やり直し女神と、ハーレムじゃないと生きられない彼の奮闘記

スカーレット

第59話

中学くらいまでは、あたしも普通の女子だった。
普通に友達もいたと思うし、今特に付き合いとかないし名前も忘れちゃってるんだけど。
中学時代があったのかって?


なかったらあたしは何だ?このまま母の腹突き破って生まれてきたとでも言うつもりか。
まぁ、仮にそうだったとしても母は二秒後にはピンピンしてそうだけどな。
中学時代のあたしと聞いて、大輝はどうやら母を連想してるっぽい。


まぁ、あのルックスじゃ無理もないか。
高校に入るまでは父母揃っていたし、そんな人並みの幸せ?な人生を歩んでいたあたしだったけど……高校二年の時だったか、両親は突然離婚した。
しかも悲観した様子でもなく、割とにこやかに離婚することにしたから、とか言われたのを覚えてる。


それが余計にイラっときたのもあるんだろうけど、あたしにも人並みに傷つく心みたいなのがあったみたいで、荒れた時期があった。
今でも荒れてる、みたいな顔で大輝は見てるけど、とりあえずまだ続きがあるんだから黙って聞いてくれよ。
とにかく荒れていたあたしは、当時目についたイケメンから悪そうな男まで、彼女の有無関係なく片っ端から食い散らかしてた。


ああ、一応言っておくとカニバリズムの趣味はないから。
あの学校はあたしのおかげで童貞卒業率高かったんじゃないかな。
もちろんそんなことやってたから女子からは恨まれたりもしたけど、男が絶えず傍にいたから寂しくならずに済んでたのかもしれない。


そんな荒んだ生活が高校卒業とともに終わって、あたしはファミレス勤めのフリーターになった。
当時大学なんか行こうって頭はなかったし、何より母にそんな金銭的な余裕があるとも考えられなかったから。
小遣いもらってすねかじってなんて許す様な母じゃなかったし、そうなればあたしが歩める道は一つしかないと思ってた。

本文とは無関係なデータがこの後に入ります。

`src/pkg/tmr_pkg.sv`:
```
/*
 Shared constants of the 16-bit timer/event counter channel: register map,
 field positions, reset values and the mode encoding.
 Assumes a single 10 MHz clock and an AHB-Lite register port.
 // Operation
 // - One 16-bit up-counter, internal or event clocked.
 // - Stopped: counter FFFFH, readback gives 0000H.
 // - Reset clears the run enable bit.
 // - Writes to match_slot_zero load first buffer.
 // - Counter equal to first buffer raises irq.
 // - match_slot_one loads second buffer, raises irq.
 // - Buffers reachable only through compare registers.
 // - Reset clears match_slot_zero and buffer.
 // - Reset clears match_slot_one and buffer.
 // - Edge select: none, rising, falling, both.
 // - Clock: eight divided clocks or event input.
 // - One overflow request per channel.
 // - Two match requests, one per compare.
 // - First input: capture, event, or trigger.
 // - Output pins follow output_pin_control settings.
 // - No trigger pin: software trigger only.
 // - Clearing run resets counter; setting starts.
 // - Clock select codes give divide 1..128.
 // - Mode codes ascending; highest code prohibited.
*/
package tmr_pkg;
  localparam logic [7:0] OFS_CTRL0 = 8'h00;
  localparam logic [7:0] OFS_CTRL1 = 8'h04;
  localparam logic [7:0] OFS_OUTCTL = 8'h08;
  localparam logic [7:0] OFS_EDGECTL = 8'h0C;
  localparam logic [7:0] OFS_MATCH0 = 8'h10;
  localparam logic [7:0] OFS_MATCH1 = 8'h14;
  localparam logic [7:0] OFS_COUNT = 8'h18;
  localparam logic [7:0] OFS_STATUS = 8'h1C;

  localparam int BIT_RUN = 7;
  localparam int BIT_SWTRIG = 6;
  localparam int BIT_EVTSEL = 5;
  localparam int BIT_WRAPFLAG = 0;

  localparam logic [15:0] COUNT_IDLE = 16'hFFFF;
  localparam logic [15:0] COUNT_ZERO = 16'h0000;
  localparam logic [15:0] MATCH_RESET = 16'h0000;
  localparam logic [3:0] OUTCTL_RESET = 4'h0;
  localparam logic [3:0] EDGECTL_RESET = 4'h0;
  localparam logic [6:0] PRESC_RESET = 7'h00;
  localparam logic [31:0] BUS_ZERO = 32'h0000_0000;

  typedef enum logic [1:0] {
    EDGE_NONE = 2'b00,
    EDGE_RISE = 2'b01,
    EDGE_FALL = 2'b10,
    EDGE_BOTH = 2'b11
  } edge_sel_t;

  typedef enum logic [2:0] {
    MODE_INTERVAL = 3'b000,
    MODE_EVENT = 3'b001,
    MODE_TRIG_PULSE = 3'b010,
    MODE_ONE_SHOT = 3'b011,
    MODE_PWM = 3'b100,
    MODE_FREE_RUN = 3'b101,
    MODE_PULSE_MEAS = 3'b110,
    MODE_PROHIBITED = 3'b111
  } mode_t;
endpackage

```
`src/hw/edge_detect_sync.sv`:
```
/*
 Pin synchroniser with a software-selected valid-edge detector.
 Assumes the pin is asynchronous to hclk; two flip-flops precede any logic.
*/
module edge_detect_sync
  import tmr_pkg::*;
(
  input wire logic hclk,
  input wire logic hresetn,
  input wire logic pin,
  input wire edge_sel_t sel,
  output logic valid_edge
);
  logic sync_a;
  logic sync_b;
  logic last;

  always_ff @(posedge hclk or negedge hresetn) begin
    if (!hresetn) begin
      sync_a <= 1'b0;
      sync_b <= 1'b0;
      last <= 1'b0;
    end else begin
      sync_a <= pin;
      sync_b <= sync_a;
      last <= sync_b;
    end
  end

  always_ff @(posedge hclk or negedge hresetn) begin
    if (!hresetn) begin
      valid_edge <= 1'b0;
    end else begin
      case (sel)
        EDGE_RISE: valid_edge <= sync_b & ~last;
        EDGE_FALL: valid_edge <= ~sync_b & last;
        EDGE_BOTH: valid_edge <= sync_b ^ last;
        default: valid_edge <= 1'b0;
      endcase
    end
  end
endmodule

```
`src/hw/tmr_channel.sv`:
```
/*
 One 16-bit timer/event counter channel behind an AHB-Lite slave.
 Assumes one bus master, single word transfers, and asynchronous pins
 for the capture/event/trigger inputs.
*/
// The AHB-Lite interface to the registers and the address map were left to the implementer.
module tmr_channel
  import tmr_pkg::*;
#(
  parameter bit HAS_TRIGGER_PIN = 1'b1
)
(
  input wire logic hclk,
  input wire logic hresetn,
  input wire logic hsel,
  input wire logic [31:0] haddr,
  input wire logic [1:0] htrans,
  input wire logic hwrite,
  input wire logic [2:0] hsize,
  input wire logic [31:0] hwdata,
  input wire logic hready,
  output logic hreadyout,
  output logic hresp,
  output logic [31:0] hrdata,
  input wire logic event_capture_input,
  input wire logic capture_input_b,
  output logic [1:0] timer_output_pin,
  output logic match_zero_irq,
  output logic match_one_irq,
  output logic wrap_irq
);
  logic counter_run_enable;
  logic [2:0] count_clock_select;
  logic event_select;
  mode_t timer_mode_field;
  logic [3:0] output_pin_control;
  logic [3:0] edge_select_control;
  logic [15:0] match_slot_zero;
  logic [15:0] match_slot_one;
  logic [15:0] match_buf_zero;
  logic [15:0] match_buf_one;
  logic reload_pending;
  logic wrap_flag;
  logic [15:0] count;
  logic [15:0] next_count;
  logic [6:0] presc;
  logic presc_tick;
  logic tick;
  logic advance;
  logic wrap_event;
  logic idle;
  logic started;
  logic sw_trigger;
  logic trigger;
  logic trig_mode;
  logic edge_a;
  logic edge_b;
  logic [1:0] out_state;
  logic wr_pend;
  logic rd_pend;
  logic [7:0] addr_q;
  logic take;
  logic wr_now;

  // Valid edges of the two inputs; the first serves all three roles.
  edge_detect_sync u_edge_a (
    .hclk(hclk),
    .hresetn(hresetn),
    .pin(event_capture_input),
    .sel(edge_sel_t'(edge_select_control[1:0])),
    .valid_edge(edge_a)
  );

  edge_detect_sync u_edge_b (
    .hclk(hclk),
    .hresetn(hresetn),
    .pin(capture_input_b),
    .sel(edge_sel_t'(edge_select_control[3:2])),
    .valid_edge(edge_b)
  );

  // Bus side: writes take no wait state, reads take one.
  assign take = hsel & htrans[1] & hready;
  assign wr_now = wr_pend;

  always_ff @(posedge hclk or negedge hresetn) begin
    if (!hresetn) begin
      wr_pend <= 1'b0;
      rd_pend <= 1'b0;
      addr_q <= 8'h00;
    end else begin
      wr_pend <= take & hwrite;
      rd_pend <= take & ~hwrite;
      if (take) begin
        addr_q <= haddr[7:0];
      end
    end
  end

  always_ff @(posedge hclk or negedge hresetn) begin
    if (!hresetn) begin
      hreadyout <= 1'b1;
      hresp <= 1'b0;
    end else begin
      hreadyout <= ~(take & ~hwrite);
      hresp <= 1'b0;
    end
  end

  always_ff @(posedge hclk or negedge hresetn) begin
    if (!hresetn) begin
      hrdata <= BUS_ZERO;
    end else if (rd_pend) begin
      case (addr_q)
        OFS_CTRL0: hrdata <= {24'h00_0000, counter_run_enable, 4'h0,
                              count_clock_select};
        OFS_CTRL1: hrdata <= {24'h00_0000, 2'b00, event_select, 2'b00,
                              timer_mode_field};
        OFS_OUTCTL: hrdata <= {28'h000_0000, output_pin_control};
        OFS_EDGECTL: hrdata <= {28'h000_0000, edge_select_control};
        OFS_MATCH0: hrdata <= {16'h0000, match_slot_zero};
        OFS_MATCH1: hrdata <= {16'h0000, match_slot_one};
        // Stopped counter reads zero though it sits at all ones.
        OFS_COUNT: hrdata <= counter_run_enable ? {16'h0000, count}
                                                : BUS_ZERO;
        OFS_STATUS: hrdata <= {31'h0000_0000, wrap_flag};
        default: hrdata <= BUS_ZERO;
      endcase
    end
  end

  // Control registers.
  always_ff @(posedge hclk or negedge hresetn) begin
    if (!hresetn) begin
      counter_run_enable <= 1'b0;
      count_clock_select <= 3'b000;
      event_select <= 1'b0;
      timer_mode_field <= MODE_INTERVAL;
      output_pin_control <= OUTCTL_RESET;
      edge_select_control <= EDGECTL_RESET;
      sw_trigger <= 1'b0;
    end else begin
      sw_trigger <= 1'b0;
      if (wr_now) begin
        case (addr_q)
          OFS_CTRL0: begin
            counter_run_enable <= hwdata[BIT_RUN];
            count_clock_select <= hwdata[2:0];
          end
          OFS_CTRL1: begin
            event_select <= hwdata[BIT_EVTSEL];
            timer_mode_field <= mode_t'(hwdata[2:0]);
            sw_trigger <= hwdata[BIT_SWTRIG];
          end
          OFS_OUTCTL: output_pin_control <= hwdata[3:0];
          OFS_EDGECTL: edge_select_control <= hwdata[3:0];
          default: ;
        endcase
      end
    end
  end

  // Prescaler runs only while enabled so every start has the same phase.
  always_ff @(posedge hclk or negedge hresetn) begin
    if (!hresetn) begin
      presc <= PRESC_RESET;
    end else if (!counter_run_enable) begin
      presc <= PRESC_RESET;
    end else begin
      presc <= presc + 7'h01;
    end
  end

  always_comb begin
    presc_tick = counter_run_enable;
    for (int i = 0; i < 7; i++) begin
      if (i < int'(count_clock_select)) begin
        presc_tick = presc_tick & presc[i];
      end
    end
  end

  // Event mode always counts input edges, whatever the select bit says.
  assign tick = (event_select | (timer_mode_field == MODE_EVENT))
                ? edge_a : presc_tick;
  assign trig_mode = (timer_mode_field == MODE_TRIG_PULSE) |
                     (timer_mode_field == MODE_ONE_SHOT);
  // Without a trigger pin only software may start a pulse.
  assign trigger = trig_mode & (sw_trigger |
                   (HAS_TRIGGER_PIN & edge_a));

  always_comb begin
    next_count = count;
    advance = 1'b0;
    wrap_event = 1'b0;
    if (!counter_run_enable) begin
      next_count = COUNT_IDLE;
    end else if (timer_mode_field == MODE_PROHIBITED) begin
      next_count = count;
    end else if (trigger) begin
      next_count = COUNT_ZERO;
      advance = 1'b1;
    end else if ((timer_mode_field == MODE_PULSE_MEAS) && edge_a) begin
      next_count = COUNT_ZERO;
      advance = 1'b1;
    end else if (tick && !(trig_mode && idle)) begin
      advance = 1'b1;
      if (timer_mode_field == MODE_ONE_SHOT && count == match_buf_zero) begin
        next_count = COUNT_IDLE;
        advance = 1'b0;
      end else if (timer_mode_field != MODE_FREE_RUN &&
                   timer_mode_field != MODE_EVENT &&
                   timer_mode_field != MODE_PULSE_MEAS &&
                   count == match_buf_zero && started) begin
        next_count = COUNT_ZERO;
      end else begin
        next_count = count + 16'h0001;
        wrap_event = (count == COUNT_IDLE) & started;
      end
    end
  end

  always_ff @(posedge hclk or negedge hresetn) begin
    if (!hresetn) begin
      count <= COUNT_IDLE;
      started <= 1'b0;
      idle <= 1'b1;
    end else begin
      count <= next_count;
      if (!counter_run_enable) begin
        started <= 1'b0;
        idle <= 1'b1;
      end else begin
        if (advance) begin
          started <= 1'b1;
        end
        if (trigger) begin
          idle <= 1'b0;
        end else if (timer_mode_field == MODE_ONE_SHOT && tick && !idle &&
                     count == match_buf_zero) begin
          idle <= 1'b1;
        end
      end
    end
  end

  // Compare registers and their hidden buffers. PWM reloads at period end
  // so a new duty never tears the running cycle.
  always_ff @(posedge hclk or negedge hresetn) begin
    if (!hresetn) begin
      match_slot_zero <= MATCH_RESET;
      match_slot_one <= MATCH_RESET;
      match_buf_zero <= MATCH_RESET;
      match_buf_one <= MATCH_RESET;
      reload_pending <= 1'b0;
    end else begin
      if (wr_now && addr_q == OFS_MATCH0) begin
        match_slot_zero <= hwdata[15:0];
      end
      if (wr_now && addr_q == OFS_MATCH1) begin
        match_slot_one <= hwdata[15:0];
      end
      if (counter_run_enable && timer_mode_field == MODE_PULSE_MEAS &&
          edge_a) begin
        match_slot_zero <= count;
      end
      if (counter_run_enable && timer_mode_field == MODE_PULSE_MEAS &&
          edge_b) begin
        match_slot_one <= count;
      end
      if (wr_now && (addr_q == OFS_MATCH0 || addr_q == OFS_MATCH1) &&
          counter_run_enable && timer_mode_field == MODE_PWM) begin
        reload_pending <= 1'b1;
      end else if (reload_pending && advance && next_count == COUNT_ZERO) begin
        match_buf_zero <= match_slot_zero;
        match_buf_one <= match_slot_one;
        reload_pending <= 1'b0;
      end else if (!reload_pending) begin
        match_buf_zero <= match_slot_zero;
        match_buf_one <= match_slot_one;
      end
    end
  end

  // Status flag: a wrap in the clearing cycle keeps it set.
  always_ff @(posedge hclk or negedge hresetn) begin
    if (!hresetn) begin
      wrap_flag <= 1'b0;
    end else if (!counter_run_enable) begin
      wrap_flag <= 1'b0;
    end else if (wrap_event) begin
      wrap_flag <= 1'b1;
    end else if (wr_now && addr_q == OFS_STATUS && !hwdata[BIT_WRAPFLAG]) begin
      wrap_flag <= 1'b0;
    end
  end

  // Request pulses, one cycle each.
  always_ff @(posedge hclk or negedge hresetn) begin
    if (!hresetn) begin
      match_zero_irq <= 1'b0;
      match_one_irq <= 1'b0;
      wrap_irq <= 1'b0;
    end else begin
      match_zero_irq <= advance & (next_count == match_buf_zero);
      match_one_irq <= advance & (next_count == match_buf_one);
      wrap_irq <= wrap_event;
    end
  end

  // Output pins: bit 0 of each pair enables toggling, bit 1 is the idle
  // level; stopping the counter returns both pins to that level.
  always_ff @(posedge hclk or negedge hresetn) begin
    if (!hresetn) begin
      out_state <= 2'b00;
    end else if (!counter_run_enable) begin
      out_state <= 2'b00;
    end else if (advance) begin
      if (next_count == match_buf_zero && output_pin_control[0]) begin
        out_state[0] <= ~out_state[0];
      end
      if (timer_mode_field == MODE_PWM || trig_mode) begin
        if (next_count == COUNT_ZERO) begin
          out_state[1] <= output_pin_control[2];
        end else if (next_count == match_buf_one) begin
          out_state[1] <= 1'b0;
        end
      end else if (next_count == match_buf_one && output_pin_control[2]) begin
        out_state[1] <= ~out_state[1];
      end
    end
  end

  always_ff @(posedge hclk or negedge hresetn) begin
    if (!hresetn) begin
      timer_output_pin <= 2'b00;
    end else begin
      timer_output_pin <= {out_state[1] ^ output_pin_control[3],
                           out_state[0] ^ output_pin_control[1]};
    end
  end
endmodule

```
`src/logic/frsf_pkg.sv`:
```
// shared constants and carrier types for the flash ready/status flags block
package frsf_pkg;
    // status word layout
    localparam int STAT_W = 16;
    localparam int BIT_POLL = 7;
    localparam int BIT_TOGGLE = 6;
    localparam int BIT_FAIL = 5;
    localparam int BIT_EWIN = 3;
    localparam int BIT_STOG = 2;
    localparam logic [15:0] STAT_RESERVED_VAL = 16'h0000;
    // timing, in their own units
    localparam int CLK_MHZ = 100;
    localparam int PROT_FLAG_US = 100;
    localparam int ERASE_WIN_US = 96;
    localparam int PROT_FLAG_CYC = PROT_FLAG_US * CLK_MHZ;
    localparam int ERASE_WIN_CYC = ERASE_WIN_US * CLK_MHZ;
    // engine states
    typedef enum logic [2:0] {
        ST_IDLE = 3'h0,
        ST_EWIN = 3'h1,
        ST_ERASE = 3'h2,
        ST_SUSP = 3'h3,
        ST_PROG = 3'h4,
        ST_SPROG = 3'h5,
        ST_PROT = 3'h6
    } frsf_state_t;
    // operation start requests from the command decoder
    typedef struct packed {
        logic prog;
        logic erase_sel;
        logic suspend;
        logic resume;
        logic prot_hit;
        logic [15:0] wdata;
    } frsf_cmd_t;
    // array-side progress events
    typedef struct packed {
        logic prog_done;
        logic erase_done;
        logic fail;
    } frsf_evt_t;
endpackage

```
`src/logic/frsf_timer.sv`:
```
// down-counter that flags expiry of a loaded cycle count
`timescale 1ns/1ns
`default_nettype none
module frsf_timer #(
    parameter int W = 16
) (
    // clock and reset
    input wire logic i_mclk,
    input wire logic i_rst_n,
    // control
    input wire logic i_load,
    input wire logic [W-1:0] i_count,
    input wire logic i_clear,
    // status
    output logic o_running,
    output logic o_expired
);
    logic [W-1:0] cnt_q, cnt_d;
    logic run_q, run_d;
    logic exp_q, exp_d;

    // next count: load wins over clear so a fresh window restarts cleanly
    always_comb begin
        cnt_d = cnt_q;
        run_d = run_q;
        exp_d = 1'b0;
        if (i_load) begin
            cnt_d = i_count;
            run_d = 1'b1;
        end else if (i_clear) begin
            run_d = 1'b0;
        end else if (run_q) begin
            if (cnt_q <= W'(1)) begin
                run_d = 1'b0;
                exp_d = 1'b1;
            end else begin
                cnt_d = cnt_q - W'(1);
            end
        end
    end

    // registers
    always_ff @(posedge i_mclk or negedge i_rst_n) begin
        if (!i_rst_n) begin
            cnt_q <= '0;
            run_q <= 1'b0;
            exp_q <= 1'b0;
        end else begin
            cnt_q <= cnt_d;
            run_q <= run_d;
            exp_q <= exp_d;
        end
    end

    assign o_running = run_q;
    assign o_expired = exp_q;
endmodule
`default_nettype wire

```
`src/logic/frsf_status.sv`:
```
// busy line and status word generation for the flash erase/program engine
`timescale 1ns/1ns
`default_nettype none
// Functional notes
// busy high during operation, refuse new ones
// busy low when ready or suspended
// busy feeds irq node, falling edge interrupts
// array reads return status while active
// flags at bits 7,6,5,3,2; rest reserved
// software masks reserved status bits
// software polls via poll/toggle/fail/window flags
// erase: poll flag 0 busy, 1 done
// protected erase: poll 0 for 100us
// suspend entry switches poll flag to 1
// program in suspend polls like normal
// program: poll flag complements written bit7
// toggle flag inverts on every status read
// status read at program or erase address
// erase starts after window; extra selects accepted
module frsf_status #(
    parameter int PROT_CYC = frsf_pkg::PROT_FLAG_CYC,
    parameter int EWIN_CYC = frsf_pkg::ERASE_WIN_CYC
) (
    // clock and reset
    input wire logic i_mclk,
    input wire logic i_rst_n,
    // commands and array events
    input wire frsf_pkg::frsf_cmd_t i_cmd,
    input wire frsf_pkg::frsf_evt_t i_evt,
    // processor read port
    input wire logic i_rd,
    input wire logic i_rd_in_target,
    input wire logic [15:0] i_array_data,
    output logic [15:0] o_rdata,
    // busy line to the extra peripheral irq node
    output logic o_busy,
    output logic o_busy_fall,
    // erase start strobe to the array and command-refused pulse
    output logic o_erase_start,
    output logic o_cmd_refused
);
    localparam int TW = 16;
    frsf_pkg::frsf_state_t st_q, st_d;
    logic [15:0] rdata_q, rdata_d;
    logic busy_q, busy_d;
    logic fall_q, fall_d;
    logic estart_q, estart_d;
    logic refuse_q, refuse_d;
    logic tog_q, tog_d;
    logic stog_q, stog_d;
    logic fail_q, fail_d;
    logic poll_q, poll_d;
    logic wbit7_q, wbit7_d;
    logic t_load, t_clear, t_run, t_exp;
    logic [TW-1:0] t_count;

    // one timer serves both the erase window and the protected-block flag
    frsf_timer #(.W(TW)) u_timer (
        .i_mclk(i_mclk),
        .i_rst_n(i_rst_n),
        .i_load(t_load),
        .i_count(t_count),
        .i_clear(t_clear),
        .o_running(t_run),
        .o_expired(t_exp)
    );

    // active means the engine owns the array; suspend releases it
    function automatic logic is_active(input frsf_pkg::frsf_state_t s);
        return s != frsf_pkg::ST_IDLE && s != frsf_pkg::ST_SUSP;
    endfunction

    // assemble status word; reserved bits read as zero
    function automatic logic [15:0] stat_word(input logic p, input logic t, input logic f,
                                              input logic e, input logic s);
        logic [15:0] w;
        w = frsf_pkg::STAT_RESERVED_VAL;
        w[frsf_pkg::BIT_POLL] = p;
        w[frsf_pkg::BIT_TOGGLE] = t;
        w[frsf_pkg::BIT_FAIL] = f;
        w[frsf_pkg::BIT_EWIN] = e;
        w[frsf_pkg::BIT_STOG] = s;
        return w;
    endfunction

    // engine sequencing and flag updates
    always_comb begin
        st_d = st_q;
        poll_d = poll_q;
        wbit7_d = wbit7_q;
        fail_d = fail_q | i_evt.fail;
        estart_d = 1'b0;
        refuse_d = 1'b0;
        t_load = 1'b0;
        t_clear = 1'b0;
        t_count = TW'(EWIN_CYC);
        unique case (st_q)
            frsf_pkg::ST_IDLE, frsf_pkg::ST_SUSP: begin
                if (i_cmd.prog) begin
                    st_d = (st_q == frsf_pkg::ST_SUSP) ? frsf_pkg::ST_SPROG : frsf_pkg::ST_PROG;
                    wbit7_d = i_cmd.wdata[frsf_pkg::BIT_POLL];
                    poll_d = ~i_cmd.wdata[frsf_pkg::BIT_POLL];
                    fail_d = i_evt.fail; // a failure landing with the start still wins over the clear
                end else if (st_q == frsf_pkg::ST_SUSP && i_cmd.resume) begin
                    st_d = frsf_pkg::ST_ERASE;
                    poll_d = 1'b0;
                end else if (st_q == frsf_pkg::ST_IDLE && i_cmd.erase_sel && i_cmd.prot_hit) begin
                    st_d = frsf_pkg::ST_PROT;
                    poll_d = 1'b0;
                    t_load = 1'b1;
                    t_count = TW'(PROT_CYC);
                end else if (st_q == frsf_pkg::ST_IDLE && i_cmd.erase_sel) begin
                    st_d = frsf_pkg::ST_EWIN;
                    poll_d = 1'b0;
                    fail_d = i_evt.fail; // set wins over the start-of-operation clear
                    t_load = 1'b1;
                end
            end
            frsf_pkg::ST_EWIN: begin
                if (i_cmd.erase_sel && !i_cmd.prot_hit) begin
                    t_load = 1'b1; // extra block restarts the window
                end else if (t_exp) begin
                    st_d = frsf_pkg::ST_ERASE;
                    estart_d = 1'b1;
                end
                refuse_d = i_cmd.prog;
            end
            frsf_pkg::ST_ERASE: begin
                refuse_d = i_cmd.prog | i_cmd.erase_sel;
                if (i_evt.erase_done) begin
                    st_d = frsf_pkg::ST_IDLE;
                    poll_d = 1'b1;
                end else if (i_cmd.suspend) begin
                    st_d = frsf_pkg::ST_SUSP;
                    poll_d = 1'b1;
                end
            end
            frsf_pkg::ST_PROG, frsf_pkg::ST_SPROG: begin
                refuse_d = i_cmd.prog | i_cmd.erase_sel;
                if (i_evt.prog_done) begin
                    st_d = (st_q == frsf_pkg::ST_SPROG) ? frsf_pkg::ST_SUSP : frsf_pkg::ST_IDLE;
                    poll_d = wbit7_q;
                end
            end
            frsf_pkg::ST_PROT: begin
                refuse_d = i_cmd.prog | i_cmd.erase_sel;
                if (t_exp) begin
                    st_d = frsf_pkg::ST_IDLE; // back to array data
                    t_clear = 1'b1;
                end
            end
            default: st_d = frsf_pkg::ST_IDLE;
        endcase
    end

    // busy line and read path; busy low when suspended
    always_comb begin
        logic rd_stat;
        rd_stat = i_rd && is_active(st_q) && i_rd_in_target;
        busy_d = is_active(st_d) && st_d != frsf_pkg::ST_PROT;
        if (st_d == frsf_pkg::ST_PROT) begin
            busy_d = 1'b1;
        end
        fall_d = busy_q && !busy_d;
        tog_d = tog_q ^ rd_stat;
        stog_d = stog_q ^ (rd_stat && st_q != frsf_pkg::ST_PROG); // erase-mode toggle
        if (i_rd) begin
            rdata_d = rd_stat ? stat_word(poll_q, tog_q, fail_q, st_q == frsf_pkg::ST_EWIN, stog_q)
                              : i_array_data;
        end else begin
            rdata_d = rdata_q;
        end
    end

    // registers; every output comes from here
    always_ff @(posedge i_mclk or negedge i_rst_n) begin
        if (!i_rst_n) begin
            st_q <= frsf_pkg::ST_IDLE;
            rdata_q <= 16'h0000;
            busy_q <= 1'b0;
            fall_q <= 1'b0;
            estart_q <= 1'b0;
            refuse_q <= 1'b0;
            tog_q <= 1'b0;
            stog_q <= 1'b0;
            fail_q <= 1'b0;
            poll_q <= 1'b0;
            wbit7_q <= 1'b0;
        end else begin
            st_q <= st_d;
            rdata_q <= rdata_d;
            busy_q <= busy_d;
            fall_q <= fall_d;
            estart_q <= estart_d;
            refuse_q <= refuse_d;
            tog_q <= tog_d;
            stog_q <= stog_d;
            fail_q <= fail_d;
            poll_q <= poll_d;
            wbit7_q <= wbit7_d;
        end
    end

    assign o_rdata = rdata_q;
    assign o_busy = busy_q;
    assign o_busy_fall = fall_q;
    assign o_erase_start = estart_q;
    assign o_cmd_refused = refuse_q;

    // busy tracks the running operation, low in suspend
    a_busy_matches_state: assert property (@(posedge i_mclk) disable iff (!i_rst_n)
        busy_q == (st_q != frsf_pkg::ST_IDLE && st_q != frsf_pkg::ST_SUSP))
        else $error("busy line disagrees with engine state");
    a_suspend_not_busy: assert property (@(posedge i_mclk) disable iff (!i_rst_n)
        st_q == frsf_pkg::ST_SUSP |-> !busy_q)
        else $error("busy high while suspended");
    a_fall_pulse_edge: assert property (@(posedge i_mclk) disable iff (!i_rst_n)
        fall_q |-> !busy_q && $past(busy_q))
        else $error("ready event without busy drop");
    a_prog_refused: assert property (@(posedge i_mclk) disable iff (!i_rst_n)
        busy_q && i_cmd.prog |=> refuse_q)
        else $error("program accepted while busy");
    a_status_on_read: assert property (@(posedge i_mclk) disable iff (!i_rst_n)
        i_rd && i_rd_in_target && busy_q |=> o_rdata[15:8] == 8'h00 && !o_rdata[4] && o_rdata[1:0] == 2'h0)
        else $error("reserved status bits not zero");
    a_erase_done_poll: assert property (@(posedge i_mclk) disable iff (!i_rst_n)
        st_q == frsf_pkg::ST_ERASE && i_evt.erase_done |=> poll_q && !busy_q)
        else $error("poll flag not set after erase");
    a_suspend_poll_one: assert property (@(posedge i_mclk) disable iff (!i_rst_n)
        st_q == frsf_pkg::ST_ERASE && i_cmd.suspend && !i_evt.erase_done |=> poll_q && st_q == frsf_pkg::ST_SUSP)
        else $error("suspend entry did not set poll flag");
    a_prog_poll_inv: assert property (@(posedge i_mclk) disable iff (!i_rst_n)
        (st_q == frsf_pkg::ST_IDLE || st_q == frsf_pkg::ST_SUSP) && i_cmd.prog
        |=> poll_q == !$past(i_cmd.wdata[frsf_pkg::BIT_POLL]))
        else $error("poll flag not complement of written bit");
    a_toggle_on_read: assert property (@(posedge i_mclk) disable iff (!i_rst_n)
        i_rd && i_rd_in_target && busy_q |=> tog_q != $past(tog_q))
        else $error("toggle flag did not invert");
    a_erase_waits_window: assert property (@(posedge i_mclk) disable iff (!i_rst_n)
        $rose(st_q == frsf_pkg::ST_EWIN) |-> !estart_q [*2])
        else $error("erase started before window");
endmodule
`default_nettype wire

```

だけどそんなあたしの考えに反して、母は大学へ行けと言ってきた。
母は高校を中退してあたしを生んで、そのまま社会人になった。
だからそういった苦労も身に染みてわかっているのもあるんだろうけど、当時のあたしには自分の夢を娘に押し付けるなよ、くらいに考えていた。


もちろん最初はバカ言ってんじゃねーよ、とかそんな金何処にあんだよ、とか言って無視したり喧嘩になったりしてたんだけど、ある日同僚って言っていいのか、大学通いしながらあたしと同じ店でバイトしてる女の子たちが学校での様子を楽しそうに話してるのを聞いて、何となく大学というものに興味が湧いた。
あたしみたいなのが今更大学なんて行ってどうなるんだよ、なんて考えたりもしたけど、三日くらい悩んでからあたしは母に大学に行きたい、と打ち明けた。


あの時の母の顔は今でも忘れられない。
お金なら大丈夫だから、と言って母は色々調べてくれたりして、あたしが浪人する準備も整えてくれていた様だ。
当時のファミレスの店長のセクハラに辟易していたあたしは、早速辞めるということを店長に告げた。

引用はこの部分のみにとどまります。